Stennis International Airport is a public use airport in Hancock County, Mississippi, United States. Owned by the Hancock County Port and Harbor Commission, the airport is located eight nautical miles (15 km) northwest of the central business district of Bay St. Louis, Mississippi. It is included in the National Plan of Integrated Airport Systems for 2019–2023, which categorized it as a general aviation facility.

Although many U.S. airports use the same three-letter location identifier for the FAA and IATA, this airport is assigned HSA by the FAA but has no designation from the IATA.

== History ==
During World War II, the airport was known as Hancock County Airport until it was renamed for Mississippi Senator John C. Stennis. It was used as an auxiliary training airfield supporting the Army pilot training school at Gulfport Army Airfield. It eventually opened for civil use in May 1970.

== Facilities and aircraft ==
Stennis International Airport covers an area of 591 acres (239 ha) at an elevation of 23.3 feet (7 m) above mean sea level. It has one runway designated 18/36 with an asphalt surface measuring 8,497 by 150 feet (2,590 x 46 m).

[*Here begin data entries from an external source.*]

## config.mk

```make
export PLATFORM = sky130hd
export DESIGN_NAME = fifo_pkt_reader
export DESIGN_NICKNAME = d
export VERILOG_FILES = /design/src/rtl/fifo_pkt_pkg.sv /design/src/rtl/pkt_out_buf.sv /design/src/rtl/fifo_pkt_reader.sv
export SDC_FILE = /design/constraint.sdc
export NUM_CORES = 1
export LEC_CHECK = 0
export BUFFER_PORTS_ARGS = -buffer_cell sky130_fd_sc_hd__buf_2
export CAP_MARGIN = 25
export CORE_ASPECT_RATIO = 0.75
export CORE_MARGIN = 4
export CORE_UTILIZATION = 61
export DETAILED_ROUTE_END_ITERATION = 10
export HOLD_SLACK_MARGIN = 0.12
export MAX_ROUTING_LAYER = met4
export PLACE_DENSITY = 0.85
export SLEW_MARGIN = 10
export SYNTH_ARGS = -nofsm -noshare
export SYNTH_HDL_FRONTEND = slang
export SYNTH_SLANG_ARGS = --single-unit
```

## constraint.sdc

```tcl
create_clock -name clk -period 5.5 [get_ports clk]
set_clock_uncertainty 0.05 [all_clocks]
set_input_delay 1.1 -clock clk [delete_from_list [all_inputs] [get_ports clk]]
set_output_delay 1.1 -clock clk [all_outputs]
set_load 0.01 [all_outputs]
```

## src/rtl/fifo_pkt_pkg.sv

```systemverilog
// Shared types and constants for the length-prefixed packet reader.
package fifo_pkt_pkg;

  localparam int DEF_DATA_WIDTH = 8;
  localparam int DEF_CNT_WIDTH  = 16;
  localparam int OUT_BUF_DEPTH  = 2;

  typedef enum logic [1:0] {
    S_HDR = 2'd0,
    S_PAY = 2'd1,
    S_CHK = 2'd2
  } parse_state_t;

endpackage

```

## src/rtl/pkt_out_buf.sv

```systemverilog
// Two-entry {data, sop, eop} buffer between the parser and the payload stream.
module pkt_out_buf
  import fifo_pkt_pkg::*;
#(
  parameter int DATA_WIDTH = DEF_DATA_WIDTH
) (
  input  logic                  clk,
  input  logic                  reset,
  input  logic                  push,
  input  logic [DATA_WIDTH-1:0] push_data,
  input  logic                  push_sop,
  input  logic                  push_eop,
  input  logic                  pop,
  output logic [1:0]            cnt,
  output logic                  head_valid,
  output logic [DATA_WIDTH-1:0] head_data,
  output logic                  head_sop,
  output logic                  head_eop
);

  localparam logic [1:0] DEPTH = 2'(OUT_BUF_DEPTH);

  logic [DATA_WIDTH-1:0] mem_data [OUT_BUF_DEPTH];
  logic                  mem_sop  [OUT_BUF_DEPTH];
  logic                  mem_eop  [OUT_BUF_DEPTH];
  logic                  wr_ptr;
  logic                  rd_ptr;
  logic                  do_push;
  logic                  do_pop;

  assign do_pop  = pop && (cnt != 2'd0);
  assign do_push = push && ((cnt < DEPTH) || do_pop);

  always_ff @(posedge clk) begin
    if (!reset) begin
      for (int i = 0; i < OUT_BUF_DEPTH; i++) begin
        mem_data[i] <= '0;
        mem_sop[i]  <= 1'b0;
        mem_eop[i]  <= 1'b0;
      end
      wr_ptr <= 1'b0;
      rd_ptr <= 1'b0;
      cnt    <= 2'd0;
    end else begin
      if (do_push) begin
        mem_data[wr_ptr] <= push_data;
        mem_sop[wr_ptr]  <= push_sop;
        mem_eop[wr_ptr]  <= push_eop;
        wr_ptr           <= ~wr_ptr;
      end
      if (do_pop) begin
        rd_ptr <= ~rd_ptr;
      end
      cnt <= cnt + {1'b0, do_push} - {1'b0, do_pop};
    end
  end

  // Head fields are masked so the stream reads all-zero whenever nothing is queued.
  assign head_valid = (cnt != 2'd0);
  assign head_data  = head_valid ? mem_data[rd_ptr] : '0;
  assign head_sop   = head_valid & mem_sop[rd_ptr];
  assign head_eop   = head_valid & mem_eop[rd_ptr];

endmodule

```

## src/rtl/fifo_pkt_reader.sv

```systemverilog
// Drains a byte FIFO, parses LEN/payload/XOR-checksum frames and streams the payload.
module fifo_pkt_reader
  import fifo_pkt_pkg::*;
#(
  parameter int DATA_WIDTH = DEF_DATA_WIDTH,
  parameter int CNT_WIDTH  = DEF_CNT_WIDTH
) (
  input  logic                  clk,
  input  logic                  reset,
  input  logic                  en,
  output logic                  rd_en,
  input  logic [DATA_WIDTH-1:0] rd_data,
  input  logic                  rd_val,
  output logic [DATA_WIDTH-1:0] out_data,
  output logic                  out_valid,
  input  logic                  out_ready,
  output logic                  out_sop,
  output logic                  out_eop,
  output logic                  frame_done,
  output logic                  chk_err,
  output logic [CNT_WIDTH-1:0]  frame_cnt,
  output logic [CNT_WIDTH-1:0]  err_cnt
);

  localparam logic [1:0] DEPTH = 2'(OUT_BUF_DEPTH);

  parse_state_t          state, state_n;
  logic [DATA_WIDTH-1:0] remain, remain_n;
  logic [DATA_WIDTH-1:0] xor_acc, xor_n;
  logic                  sop_flag, sop_n;
  logic                  inflight;
  logic                  accept;
  logic [1:0]            buf_cnt;
  logic                  push, push_sop, push_eop;
  logic                  done_n, err_n;

  // Every outstanding read holds a buffer slot, so a returning payload byte always fits.
  assign rd_en  = reset & en & ((buf_cnt + {1'b0, inflight}) < DEPTH);
  assign accept = inflight & rd_val;

  always_ff @(posedge clk) begin
    if (!reset) begin
      state      <= S_HDR;
      remain     <= '0;
      xor_acc    <= '0;
      sop_flag   <= 1'b0;
      inflight   <= 1'b0;
      frame_done <= 1'b0;
      chk_err    <= 1'b0;
      frame_cnt  <= '0;
      err_cnt    <= '0;
    end else begin
      state      <= state_n;
      remain     <= remain_n;
      xor_acc    <= xor_n;
      sop_flag   <= sop_n;
      inflight   <= rd_en;
      frame_done <= done_n;
      chk_err    <= err_n;
      frame_cnt  <= frame_cnt + CNT_WIDTH'(done_n);
      err_cnt    <= err_cnt + CNT_WIDTH'(err_n);
    end
  end

  always_comb begin
    state_n  = state;
    remain_n = remain;
    xor_n    = xor_acc;
    sop_n    = sop_flag;
    push     = 1'b0;
    push_sop = 1'b0;
    push_eop = 1'b0;
    done_n   = 1'b0;
    err_n    = 1'b0;
    if (accept) begin
      case (state)
        S_HDR: begin
          if (rd_data == '0) begin
            err_n = 1'b1;
          end else begin
            remain_n = rd_data;
            xor_n    = '0;
            sop_n    = 1'b1;
            state_n  = S_PAY;
          end
        end
        S_PAY: begin
          push     = 1'b1;
          push_sop = sop_flag;
          push_eop = (remain == DATA_WIDTH'(1));
          xor_n    = xor_acc ^ rd_data;
          remain_n = remain - DATA_WIDTH'(1);
          sop_n    = 1'b0;
          if (remain == DATA_WIDTH'(1)) begin
            state_n = S_CHK;
          end
        end
        S_CHK: begin
          done_n  = 1'b1;
          err_n   = (rd_data != xor_acc);
          state_n = S_HDR;
        end
        default: state_n = S_HDR;
      endcase
    end
  end

  pkt_out_buf #(
    .DATA_WIDTH(DATA_WIDTH)
  ) u_out_buf (
    .clk       (clk),
    .reset     (reset),
    .push      (push),
    .push_data (rd_data),
    .push_sop  (push_sop),
    .push_eop  (push_eop),
    .pop       (out_valid & out_ready),
    .cnt       (buf_cnt),
    .head_valid(out_valid),
    .head_data (out_data),
    .head_sop  (out_sop),
    .head_eop  (out_eop)
  );

endmodule

```

-- Word-level counts from Yosys, hierarchy flattened
Memory sizes are Yosys's and may differ from the RTL's. A register that Yosys moved wholly into a read port is not among the register bits.
Cells that the tools add are included.
- eq/ne operators: 6
- magnitude comparators: 2
- add/sub/neg operators: 6
- multiplexer cells: 40
- bitwise gates (word level): 9
- reductions and logical operators: 12
- operator list (cell ; count):
    adder 16 x 1 -> 16 bit ; 2
    2-to-1 mux 8 bit ; 4
    case mux 8 bit (2 select lines) ; 2
    2-to-1 mux 1 bit ; 29
    == test 8 x 1 -> 1 bit (second input constant) ; 1
    logical NOT 8 bit ; 1
    != test 8 bit ; 1
    OR reduction 8 bit ; 1
    subtractor 8 x 1 -> 8 bit (second input constant) ; 1
    XOR 8 bit ; 1
    AND 1 bit ; 6
    AND reduction 3 bit ; 2
    adder 2 x 1 -> 2 bit ; 2
    less-than comparator 2 bit (second input constant) ; 2
    2-to-1 mux 2 bit ; 2
    != test 2 bit (second input constant) ; 2
    case mux 1 bit (2 select lines) ; 2
    case mux 2 bit (2 select lines) ; 1
    nonzero test 2 bit ; 2
    == test 2 x 1 -> 1 bit (second input constant) ; 1
    == test 2 bit (second input constant) ; 1
    logical AND 1 bit ; 2
    logical NOT 2 bit ; 1
    inverter 1 bit ; 2
    3 further kinds ; 4
- memory bits (writable): 20
- register bits: 58
- output and inout port bits: 46
- word-level logic and storage cells: 90
- memories kept: 3
- input bits: 13
- memory list (memory ; depth ; bits a word ; read ports ; clocked after memory_dff ; write ports ; line ; source):
    u_out_buf.mem_data ; 2 ; 8 ; 1 ; 1 ; 2 ; pkt_out_buf.sv:23 ; logic [DATA_WIDTH-1:0] mem_data [OUT_BUF_DEPTH];
    u_out_buf.mem_eop ; 2 ; 1 ; 1 ; 1 ; 2 ; pkt_out_buf.sv:25 ; logic mem_eop [OUT_BUF_DEPTH];
    u_out_buf.mem_sop ; 2 ; 1 ; 1 ; 1 ; 2 ; pkt_out_buf.sv:24 ; logic mem_sop [OUT_BUF_DEPTH];

-- Depth between registers and ports, before layout
Gate-level depths: netlist of the first run.
- depth in word-level cells: 10
- gate-level depth with buffers: 10
- gate-level depth less buffers: 9

-- Cells and area by module
Synthesis of the first run repeated with hierarchy kept, for this count alone.
- cell total of the unflattened synthesis: 405
- area, all modules: 3772.4 um^2
- by module, submodules not included (module ; sequential area each (um^2) ; times used ; cells each ; area an instance (um^2)):
    fifo_pkt_reader ; 1081.0 ; 1 ; 302 ; 2593.7
    pkt_out_buf ; 660.6 ; 1 ; 103 ; 1178.6

-- Least setup slack after synthesis of the first run
OpenSTA, ideal clock, no wires.
- path type: input -> register
- start: input port rd_data[0]
- end: register err_cnt[11]
- setup slack: 1.929 ns
- setup time: 0.115 ns
- arrival: 3.407 ns
- buffers on the path: 0
- stages: 9
- required time: 5.335 ns
- path through: or4_1 > nor4_1 > inv_1 > o22ai_1 > ha_1 > nand4_1 > nor4_1 > xor2_1 > and2_1
- longest elaborated chain between the ends: 5
- elaborated cells on any way between the ends: 6
- classes of those cells: add/sub (1); eq/ne (1); mux (3); reduce/logical (1)
- ends and longest elaborated chain (item ; line ; source):
    start, declared ; fifo_pkt_reader.sv:12 ; input logic [DATA_WIDTH-1:0] rd_data,
    logical NOT 8 bit ; fifo_pkt_reader.sv:78 ; if (rd_data == '0) begin
    2-to-1 mux 1 bit ; fifo_pkt_reader.sv:78 ;
    case mux 1 bit (2 select lines) (*) ; fifo_pkt_reader.sv:76 ; case (state)
    2-to-1 mux 1 bit (*) ; fifo_pkt_reader.sv:75 ; if (accept) begin
    named net err_n ; fifo_pkt_reader.sv:35 ; logic done_n, err_n;
    adder 16 x 1 -> 16 bit (*) ; fifo_pkt_reader.sv:61 ; err_cnt <= err_cnt + CNT_WIDTH'(err_n);
    end signal, assigned ; fifo_pkt_reader.sv:61 ;
    end, declared ; fifo_pkt_reader.sv:22 ; output logic [CNT_WIDTH-1:0] err_cnt
Mark *: on every way through the listed nets, which the timed path passes. The rest lies on a longest branch.
A chain may end at the register's enable or synchronous reset.

-- Worst setup path after layout of the first run
Ends and elaborated chain as after synthesis.

==> flow_summary.ini, run 1 <==
[logic_synthesis]
synth_top_area_share_pct = 32.67
synth_ff_type = dfxtp_1
yosysSeqAreaShare_pct = 45.12
syn_area_mm2 = 0.003860
synth.distinct_cells = 43
yosys-top-cells-area = dfxtp_1 33%, edfxtp_1 12%, and2_1 7.3%, xnor2_1 4.3%, mux2i_1 3.6%
postSynthAreaPerCell_um2 = 9.369
yosysTopAreaCell = dfxtp_1
syn_inst = 412
synth_fp_nets = 433
synth_edf_count = 16
ys_ff_latch = 79
yosys_warnings = 0
ys_async_sr_fraction_pct = 0

[pwr]
p_seq_share_pct = 46.8
switchingPower_mw = 0.3711
power.internal_mw = 1.014
netSwitchingFraction_pct = 26.78
leakagePower_nw = 1.868
p_per_area_mw_per_mm2 = 312.6
comb_power_share_pct = 15.0
vdd_drop_max_mv = 0.2237
clockPowerShare_pct = 38.2

[placement]
dp_hpwl_mm = 5.880
post-place-ws_ps = 1179
placed_area_mm2 = 0.004173
portBuffers = 58
gp_congestion = 0.8654

[grt]
grtUsageTotal_pct = 22.98
grt_pass1_wl_mm = 14.01
grt_max_degree = 79
antenna_found_initial = 0
grt_pass1_vias = 2923
gr-total-overflow = 0

[outcome]
status = completed

[critical_path]
crit_path_top_delay_cell = or4_1
arrival_ps = 4160
worstPathCellList = buf_2 -> or4_1 -> nor4_1 -> inv_1 -> o22ai_1 -> ha_1 -> nand4_1 -> nor4_1 -> xor2_1 -> and2_1
cp_common_cell = nor4_1
path_max_fanout = 10
end_kind = flip-flop
worst_path_largest_cell_delay_ps = 600
cp.required_ps = 5690
setup.worst_path.class = in2reg
start_kind = input port

[clock_network]
cts_hold_buf = 0
clock_latency_ps = 350
cts_num_sinks = 79
cts_made_buffers = 9
cts_setup_buffers = 0
root_buffer = clkbuf_8
cts.htree.levels = 3
tritoncts = built
cts.clk_slew.worst_paths_ps = 80
cts_buffer_depth = 2
cts_resized = 0

[cells_and_area]
area_delta_synth_final_pct = 14.81
drive_gt1_share_pct = 17.02
antenna_cells = 0
mostFrequentLayoutCell = dfxtp_1
final_nets = 486
finish.instance_area_mm2 = 0.004432
final_cell_mix = 63 x dfxtp_1, 58 x buf_2, 45 x and2_1

[die]
die_area_mm2 = 0.007678
die_y_um = 76.89
coreArea_mm2 = 0.005976
start_util_pct = 64.59
core.rowCount = 24
die_x_um = 99.86
io_pins = 59

[sta]
setup_viol = 0
slew_viol_final = 0
setup_slack_ps = 1533
fmaxAchievable_ghz = 0.2521
hold_viol = 0
fin_crit_sh_pct = 72.13
grt_setup_unrepaired = no
totalNegativeSetupSlack_ps = 0
period_needed_ps = 3967
tightest_slew_ps = 998.3
maxSlewHeadroom_pct = 33.22

[run]
cap_violations = 0

[route]
drtIter0Drc = 218
drtPass1Iterations = 6
post_drt_wl_per_cell_um = 15.44
drc = 0
wl_mm = 8.462
vias = 3139
avgViaCountPerCell = 5.728
ant_nets = 0

[min_path]
hp-class = reg2reg
[critical path: cells and delay by family]
family	cells	cell delay, ps
simple gates	5	2240
buf+inv	2	240
compound gates	1	230
fa+ha+maj	1	230
xor+xnor	1	120
[cells in the mapped netlist, types with 8 or more instances]
| master | n |
|---|---|
| ha_1 | 8 |
| xor2_1 | 15 |
| nand4_1 | 14 |
| clkbuf_1 | 15 |
| mux2i_1 | 14 |
| nand2b_1 | 8 |
| nor2_1 | 24 |
| nand3_1 | 16 |
| xnor2_1 | 19 |
| inv_1 | 18 |
| nand2_1 | 23 |
| dfxtp_1 | 63 |
| nand3b_1 | 9 |
| edfxtp_1 | 16 |
| o21ai_0 | 23 |
| nor3_1 | 9 |
| and2_1 | 45 |
[final timing paths]
kind	startpoint	end	slack, ps	cells after the start
worst max-delay path	rd_data[0]	err_cnt[11]$_SDFF_PN0_	1530	10
worst min-delay path	sop_flag$_SDFFE_PN0P_	sop_flag$_SDFFE_PN0P_	400	2
worst max register to register	state[1]$_SDFFE_PN0P_	err_cnt[11]$_SDFF_PN0_	2040	9
worst min register to register	sop_flag$_SDFFE_PN0P_	sop_flag$_SDFFE_PN0P_	400	2
[state kept, by name, summed over array words and instances (netlist names), 2 cells and up, named ones only]
register            flops
frame_cnt              16
xor_acc                 8
err_cnt                16
u_out_buf.cnt           2
u_out_buf.mem_eop       2
state                   2
remain                  8
u_out_buf.mem_sop       2
u_out_buf.mem_data     16
[cells by family (layout without fill, tap and decap cells)]
| group | count (synthesis) | after routing | share of synthesized area [%] |
|---|---|---|---|
| and+or+nand+nor | 179 | 179 | 25.96 |
| adders and majority gates | 8 | 8 | 2.593 |
| xor gates and xnor gates | 34 | 34 | 7.715 |
| muxes | 15 | 15 | 3.922 |
| AOI/OAI and AO/OA | 61 | 61 | 10.60 |
| buffers and inverters | 36 | 94 | 4.084 |
| DFF | 79 | 79 | 45.12 |
[metrics by stage]
step                utilization [%]  power [mW]  cells  hold slack (ps)
floorplan                         -      0.8070    412            374.0
global placement              69.83      0.8578    532            383.7
detailed placement            69.83      0.8680    532            387.7
CTS                           74.16       1.395    548            401.0
global route                  74.16       1.447    548            411.6
finish                        74.16       1.386    548            403.5
[routing by layer]
metal	track usage, %	wire (um)
met1	29.65	3891
met2	36.95	4103
met3	5.077	381
met4	5.321	87
met5	-	0
[power by group through the flow]
| stage | registers, mW | logic, mW | clock network [mW] |
|---|---|---|---|
| 6_report | 0.649 | 0.208 | 0.529 |
| 3_5_place_dp | 0.662 | 0.206 | 0 |
| 5_1_grt | 0.652 | 0.234 | 0.561 |
| 3_3_place_gp | 0.660 | 0.198 | 0 |
| 4_1_cts | 0.649 | 0.209 | 0.537 |
| 2_1_floorplan | 0.641 | 0.166 | 0 |
[area by class of cell]
cell class	count	area (um^2)
clock buffers	11	173.9
clock inverters	5	85.08
multi-input cells	297	1961
well taps	78	97.59
inverters	18	67.56
flip-flops and latches	79	1742
fillers	454	1544
repair buffers	60	305.3
Power figures use the tool's default switching activity.
==> inputs of run 2 (changes only) <==
--- a/config.mk
+++ b/config.mk
@@ -9,11 +9,11 @@
 export CAP_MARGIN = 25
 export CORE_ASPECT_RATIO = 0.75
 export CORE_MARGIN = 4
-export CORE_UTILIZATION = 61
+export CORE_UTILIZATION = 57
 export DETAILED_ROUTE_END_ITERATION = 10
 export HOLD_SLACK_MARGIN = 0.12
 export MAX_ROUTING_LAYER = met4
-export PLACE_DENSITY = 0.85
+export PLACE_DENSITY = 0.8
 export SLEW_MARGIN = 10
 export SYNTH_ARGS = -nofsm -noshare
 export SYNTH_HDL_FRONTEND = slang
==> constraint.sdc (replaced) <==
create_clock -name clk -period 3.8 [get_ports clk]
set_clock_uncertainty 0.05 [all_clocks]
set_input_delay 0.76 -clock clk [delete_from_list [all_inputs] [get_ports clk]]
set_output_delay 0.76 -clock clk [all_outputs]
set_load 0.01 [all_outputs]
==> flow_summary.ini, run 2 (synthesis results as in run 1) <==
[outcome]
status = completed

[route]
avgViaCountPerCell = 5.582
drtPass1Iterations = 5
drc = 0
m1WireLength_mm = 3.768
vias = 3087
ant_nets = 0
wl_mm = 8.223
drtIter0Drc = 268
wl_met3_um = 432
highest_layer = met4
post_drt_wl_per_cell_um = 14.87
met2_length_mm = 3.927

[die]
die_x_um = 103.0
die_y_um = 79.27
io_pins = 59
coreArea_mm2 = 0.006444
die_area_mm2 = 0.008166
start_util_pct = 59.90
core.rowCount = 25

[cells_and_area]
final_nets = 488
mostFrequentLayoutCell = dfxtp_1
stdcell_count = 553
top_regs = err_cnt: 16 flops, frame_cnt: 16 flops, u_out_buf.mem_data: 16 flops
multi_input_area_mm2 = 0.001961
antenna_cells = 0
fill_cells = 509
final_cell_mix = 63 x dfxtp_1, 58 x buf_2, 45 x and2_1
regArea_mm2 = 0.001742
area_delta_synth_final_pct = 13.74
drive_gt1_share_pct = 17.37

[critical_path]
end_kind = flip-flop
reg2reg_to = err_cnt[11]$_SDFF_PN0_
crit-reg2reg-launch = state[1]$_SDFFE_PN0P_
setup.worst_path.class = in2reg
arrival_ps = 3510
rrSetupSlack_ps = 640
cp.required_ps = 4000
cp-startpoint = rd_data[0]
ff2ff_path_depth = 9
path_max_fanout = 10
start_kind = input port

[clock_network]
tritoncts = built
cts_setup_buffers = 0
cts_buffer_depth = 2
cts.clk_slew.worst_paths_ps = 90
cts_resized = 0
cts_hold_buf = 0
cts_made_buffers = 9
cts_num_sinks = 79
cts.htree.levels = 3
clock_latency_ps = 350
root_buffer = clkbuf_8

[pwr]
p_per_area_mw_per_mm2 = 423.6
power.total_mw = 1.860
vdd_drop_max_mv = 0.2265
leakagePower_nw = 1.849

[run]
cap_violations = 0

[placement]
portBuffers = 58
dp_cells = 537
gp_congestion = 0.8469
dp_hpwl_mm = 5.804

[min_path]
hp-class = reg2reg
hold_path_depth = 2
hold_start = sop_flag$_SDFFE_PN0P_
min_to = sop_flag$_SDFFE_PN0P_

[grt]
grt_pass1_wl_mm = 13.55
grt_max_degree = 43
gr-total-overflow = 0
grt_pass1_vias = 2876
antenna_found_initial = 0
grtUsageTotal_pct = 21.66

[sta]
totalNegativeSetupSlack_ps = 0
slew_viol_final = 0
maxSlewHeadroom_pct = 46.01
setup_viol = 0
fmaxAchievable_ghz = 0.3023
period_needed_ps = 3308
hold_viol = 0
grt_setup_unrepaired = no
fin_crit_sh_pct = 87.04
tightest_slew_ps = 802.5
## run 2: changes by cell type in the layout (fill, tap and decap cells not counted), sizes merged
cell	previous run	this run
inv	18	21
clkinvlp	1	2
clkbuf	11	10
buf	60	62
bufinv	2	0
clkinv	2	1
## run 2: routing by layer
| layer | vias to the layer above | track usage, % |
|---|---|---|
| met5 | - | - |
| met3 | 10 | 4.917 |
| met2 | 74 | 33.87 |
| met1 | 1457 | 27.77 |
| met4 | 0 | 7.245 |
| li1 | 1546 | - |
## run 2: power breakdown
| group | total (mW) | internal (mW) | switching (mW) |
|---|---|---|---|
| Clock | 0.620 | 0.285 | 0.335 |
| Combinational | 0.301 | 0.128 | 0.174 |
| Sequential | 0.938 | 0.888 | 0.0500 |
| Total | 1.86 | 1.30 | 0.559 |
## run 2: how the worst max path moves through the flow
stage	end	slack, ps
2_1_floorplan	err_cnt[11]$_SDFF_PN0_	570
3_3_place_gp	err_cnt[11]$_SDFF_PN0_	230
3_5_place_dp	err_cnt[11]$_SDFF_PN0_	120
4_1_cts	err_cnt[11]$_SDFF_PN0_	490
5_1_grt	err_cnt[11]$_SDFF_PN0_	310
6_report	err_cnt[11]$_SDFF_PN0_	490
## run 2: worst max-delay path: stages
cell and delay (ps):
buf_2 150, or4_1 590, nor4_1 340, inv_1 80, o22ai_1 240, ha_1 250
nand4_1 350, nor4_1 460, xor2_1 110, and2_1 170
## run 2: stage by stage
| step | hold slack, ps | worst slack (ps) | util, % | cell area [um^2] |
|---|---|---|---|---|
| after global placement | 384.4 | 230.1 | 65.05 | 4192 |
| after detailed placement | 395.6 | 120.5 | 65.05 | 4192 |
| after CTS | 410.1 | 493.6 | 68.14 | 4390 |
| after global routing | 433.0 | 311.8 | 68.14 | 4390 |
| final | 407.8 | 492.4 | 68.14 | 4390 |
| after floorplan | 374.0 | 568.5 | - | 3860 |
## run 2: layout make-up
| class | count | share of cell area, % |
|---|---|---|
| multi-input combinational | 297 | 44.66 |
| sequential | 79 | 39.67 |
| timing repair buffer | 62 | 7.296 |
| clock buffer | 10 | 3.391 |
| tap | 81 | 2.308 |
| inverter | 18 | 1.539 |
| clock inverter | 6 | 1.140 |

For the 12-month period ending January 31, 2019, the airport had 63,600 aircraft operations, an average of 174 per day: 90% general aviation and 10% military.
At that time there were 25 aircraft based at this airport: 80% single-engine, 16% multi-engine, and one jet.

Since January 2024, the world's largest solar-powered autonomous aircraft, operated by Skydweller Aero, has been based at Stennis International Airport.